Analisis
Baht Thailand mencatatkan kinerja solid pada tahun 2025, menguat sekitar 11% terhadap dolar AS karena USD/THB turun dari sekitar 34,89 menjadi sekitar 31,06. Dolar yang lebih lemah, harga emas yang tinggi, dan arus masuk wisatawan yang sehat turut berkontribusi. Bank Sentral Thailand memangkas suku bunga acuannya menjadi 1,00% setelah siklus pelonggaran penuh, meskipun pertumbuhan PDB melambat menjadi sekitar 2,2% karena kredit domestik tetap lesu. Kuartal kedua tahun 2026 membawa pembalikan.

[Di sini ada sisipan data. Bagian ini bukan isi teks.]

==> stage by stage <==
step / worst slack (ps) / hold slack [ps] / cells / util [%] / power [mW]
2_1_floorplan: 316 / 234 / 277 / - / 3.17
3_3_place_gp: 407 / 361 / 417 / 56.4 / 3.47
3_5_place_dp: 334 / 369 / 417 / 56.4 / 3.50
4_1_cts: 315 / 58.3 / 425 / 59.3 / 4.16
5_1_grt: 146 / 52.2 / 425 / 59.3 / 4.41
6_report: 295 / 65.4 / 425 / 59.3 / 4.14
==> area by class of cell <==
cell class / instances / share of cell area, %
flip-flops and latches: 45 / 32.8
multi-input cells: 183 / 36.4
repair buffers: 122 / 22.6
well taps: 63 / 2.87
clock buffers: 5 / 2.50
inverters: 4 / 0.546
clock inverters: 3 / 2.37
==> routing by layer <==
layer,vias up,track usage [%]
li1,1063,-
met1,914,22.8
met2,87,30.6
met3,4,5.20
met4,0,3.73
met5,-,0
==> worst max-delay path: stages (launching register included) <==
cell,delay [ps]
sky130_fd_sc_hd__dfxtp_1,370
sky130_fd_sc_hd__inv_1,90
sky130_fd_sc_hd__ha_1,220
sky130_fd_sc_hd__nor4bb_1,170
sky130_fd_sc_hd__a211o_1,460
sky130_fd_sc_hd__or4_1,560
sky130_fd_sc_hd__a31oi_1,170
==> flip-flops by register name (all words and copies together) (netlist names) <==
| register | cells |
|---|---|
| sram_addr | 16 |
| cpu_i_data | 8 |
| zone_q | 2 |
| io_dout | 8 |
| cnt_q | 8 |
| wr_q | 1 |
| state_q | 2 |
$ cat src/rtl/mem_port_arbiter_starve_counter.sv
// Saturating count of MEM grants taken while IF was kept waiting.
// at_max tells the arbiter that IF must win the next grant.
module arb_starve_counter #(
    parameter  int STARVE_MAX = 4,
    localparam int CNT_W      = $clog2(STARVE_MAX + 1)
) (
    input  logic clk,
    input  logic rst,
    input  logic clr,
    input  logic inc,
    output logic at_max
);
    logic [CNT_W-1:0] count;

    // NOTE: sequential state uses non-blocking assignments so every flop samples pre-edge values.
    always_ff @(posedge clk or posedge rst) begin
        if (rst) begin
            count <= '0;
        end else if (clr) begin
            count <= '0;
        end else if (inc && !at_max) begin
            count <= count + 1'b1;
        end
    end

    assign at_max = (count == CNT_W'(STARVE_MAX));
endmodule

$ cat src/rtl/mem_port_arbiter.sv
// Shares one single-port RAM between instruction fetch and load/store through an issue/wait/done FSM.
// RAM strobes are registered; completion pulses, read data and stalls are decoded combinationally.
module mem_port_arbiter
    import mem_port_arbiter_pkg::*;
#(
    parameter int ADDR_W     = 32,
    parameter int DATA_W     = 32,
    parameter int LAT        = 1,
    parameter int STARVE_MAX = 4
) (
    input logic                 clk,
    input logic                 rst,
    mem_port_arbiter_if.slave   bus
);
    if (LAT < LAT_MIN || LAT > LAT_MAX) begin : g_lat_check
        $error("mem_port_arbiter: LAT outside the supported range");
    end

    localparam logic [LAT_CNT_W-1:0] LAT_RELOAD = LAT_CNT_W'(LAT - 1);

    state_t                 state, state_d;
    grant_t                 grant, grant_d, sel;
    logic [LAT_CNT_W-1:0]   lat_cnt, lat_cnt_d;
    logic                   any_req, take, force_if, at_max;
    logic                   if_granted, mem_granted, done_if, done_mem;
    logic                   ram_en_q, ram_we_q;
    logic [ADDR_W-1:0]      ram_addr_q;
    logic [DATA_W-1:0]      ram_wdata_q;

    assign any_req     = bus.if_req | bus.mem_rd_req | bus.mem_wr_req;
    assign force_if    = at_max & bus.if_req;
    assign sel         = pick_grant(bus.mem_rd_req, bus.mem_wr_req, force_if);
    assign take        = (state == IDLE) && any_req;
    assign if_granted  = take && (sel == GNT_IF);
    assign mem_granted = take && (sel != GNT_IF);

    arb_starve_counter #(.STARVE_MAX(STARVE_MAX)) u_starve (
        .clk    (clk),
        .rst    (rst),
        .clr    (~bus.if_req | if_granted),
        .inc    (mem_granted & bus.if_req),
        .at_max (at_max)
    );

    always_ff @(posedge clk or posedge rst) begin
        if (rst) begin
            state   <= IDLE;
            grant   <= GNT_IF;
            lat_cnt <= '0;
        end else begin
            state   <= state_d;
            grant   <= grant_d;
            lat_cnt <= lat_cnt_d;
        end
    end

    // NOTE: every output of this block gets a default first, so no path can infer a latch.
    always_comb begin
        state_d   = state;
        grant_d   = grant;
        lat_cnt_d = lat_cnt;
        case (state)
            IDLE: begin
                if (any_req) begin
                    grant_d = sel;
                    state_d = ISSUE;
                end
            end
            ISSUE: begin
                if (grant == GNT_MEM_WR || LAT == 1) begin
                    state_d = DONE;
                end else begin
                    lat_cnt_d = LAT_RELOAD;
                    state_d   = WAIT;
                end
            end
            WAIT: begin
                lat_cnt_d = lat_cnt - 1'b1;
                if (lat_cnt == LAT_CNT_W'(1)) state_d = DONE;
            end
            DONE:    state_d = IDLE;
            default: state_d = IDLE;
        endcase
    end

    // Address and data are captured at grant, so requesters may change them afterwards.
    always_ff @(posedge clk or posedge rst) begin
        if (rst) begin
            ram_en_q    <= 1'b0;
            ram_we_q    <= 1'b0;
            ram_addr_q  <= '0;
            ram_wdata_q <= '0;
        end else begin
            ram_en_q <= take;
            ram_we_q <= take && (sel == GNT_MEM_WR);
            if (take) begin
                ram_addr_q  <= (sel == GNT_IF) ? bus.if_addr : bus.mem_addr;
                ram_wdata_q <= bus.mem_wdata;
            end
        end
    end

    assign done_if  = (state == DONE) && (grant == GNT_IF);
    assign done_mem = (state == DONE) && (grant != GNT_IF);

    assign bus.ram_en    = ram_en_q;
    assign bus.ram_we    = ram_we_q;
    assign bus.ram_addr  = ram_addr_q;
    assign bus.ram_wdata = ram_wdata_q;

    assign bus.if_valid  = done_if;
    assign bus.if_rdata  = done_if ? bus.ram_rdata : '0;
    assign bus.mem_valid = done_mem;
    assign bus.mem_rdata = (done_mem && grant == GNT_MEM_RD) ? bus.ram_rdata : '0;

    assign bus.if_stall  = bus.if_req & ~bus.if_valid;
    assign bus.mem_stall = (bus.mem_rd_req | bus.mem_wr_req) & ~bus.mem_valid;
endmodule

Penguatan dolar AS yang dipicu konflik Iran dan sentimen penghindaran risiko mendorong USD/THB kembali naik menuju 32,50–33,50. Tarif AS sebesar 19% pada barang-barang Thailand (mesin, suku cadang kendaraan, karet, pakaian) telah menambah tekanan pada sisi ekspor, dan otoritas Thailand telah melakukan intervensi untuk membatasi volatilitas, mengarahkan perusahaan milik negara untuk membeli dolar.
Perhatikan level 31,00–31,50 sebagai support dan 33,50–34,00 sebagai resistance.